他的人嚴密地守著病房,七八十號精銳擠滿了醫院走廊,路昭根本沒辦法和他們硬碰硬。
不過,他早就吩咐老百姓,偷偷去把他們停在醫院樓下的皮卡車的輪胎全扎了。
只要他們拖著,拖到這些人要出發的時候,賀傑總要從病房出來,到時候才有機會。
路昭就帶著老百姓在病房外,不停地和護衛隊吵架,從晚上吵到第二天早上。
可是,在第二天清早,幾個護衛打開病房門準備換班時,才看見病房裡,幾個人高馬大的護衛雌蟲倒了一地,而床上戴著呼吸機昏迷中的賀傑已不見了蹤跡。
幾個護衛被嚇傻了,護衛隊長回頭一看,整個人難以置信地瞪大了眼睛。
在他們密不透風的守衛下,竟然有人進了屋裡,帶走了賀傑?!
他趕緊衝進屋裡,帶著人把屋裡翻了個底朝天,可什麼也沒找到,屋裡唯一的線索就是大開的窗戶,可窗戶外的下水管上落滿了灰塵,並沒有人爬過。
昏迷的賀傑絕無可能自己溜走,而現在在左安縣,還有誰有這個可能把他劫走?
護衛隊長腦海中第一時間浮現——被害人的母親,老張。
要是賀傑被老張劫走,除了死沒有別的下場,護衛隊長一想到這個可怕的可能性,腿一軟,就跌坐在地。

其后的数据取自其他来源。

**config.mk**
```make
export PLATFORM = sky130hd
export DESIGN_NAME = hsfr_top
export DESIGN_NICKNAME = d
export VERILOG_FILES = /design/src/inc/hsfr_pkg.sv /design/src/logic/hsfr_sync.sv /design/src/logic/hsfr_axil.sv /design/src/logic/hsfr_top.sv
export SDC_FILE = /design/constraint.sdc
export NUM_CORES = 1
export LEC_CHECK = 0
export BUFFER_PORTS_ARGS = -buffer_cell sky130_fd_sc_hd__clkbuf_2
export CORE_AREA = 8 8 158 160
export DETAILED_ROUTE_END_ITERATION = 8
export DIE_AREA = 0 0 166 168
export MAX_ROUTING_LAYER = met4
export PLACE_DENSITY_LB_ADDON = 0.2
export SYNTH_ARGS = -nofsm -noshare
export SYNTH_HDL_FRONTEND = slang
export SYNTH_SLANG_ARGS = --single-unit
```
**constraint.sdc**
```tcl
create_clock -name clk -period 2.6 [get_ports clk]
set_input_delay 0 -clock clk [delete_from_list [all_inputs] [get_ports clk]]
set_output_delay 0 -clock clk [all_outputs]
set_load 0.01 [all_outputs]
```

屋外的老百姓們驚奇地睜大了眼,紛紛伸長脖子往屋裡看。
「人沒了?」
「去哪了?咱們一晚上都在這兒堵著啊!」
路昭心中一動,立刻先發制人:「你們把人藏哪兒去了?跟我們在門口掰扯一晚上,結果偷偷把人轉移了,卑鄙!」
老百姓們聞言,立刻叫嚷起來。
「把人交出來!」
「殺人兇手不能跑!」
護衛隊長心裡都要把這群老百姓恨出血了,一把抓住路昭:「你們安排好的是不是?你們在外面吸引注意力,有人從窗戶爬進來偷襲!」
路昭當然不會在嘴戰中落下風,當即說:「屋裡全是你的人,肯定是你把人偷偷運走了,現在在這兒跟我們裝!」
「你、你!」護衛隊長顫顫巍巍指著他,可又不敢肯定是路昭指使的。
路昭是老百姓的父母官,他能維持老百姓和勾結勢力之間的平衡,只可能主張正規法律程序,不可能主張一命還一命,否則左安縣早該亂套了。
可是,若不是路昭指使的,那就只可能是護衛隊長最怕的一種可能——是老張的個人行為。
這是最可怕的。
落在路昭這種理性的局外人手裡,賀傑的命還可以談談條件,可落在被殺了兒子的老張手裡,賀傑絕對只有死路一條 。
護衛隊長臉色一片灰白。
路昭沒理會他,一把甩開了他的手,招呼著老百姓:「殺人兇手不見了,咱們回去重新商量。」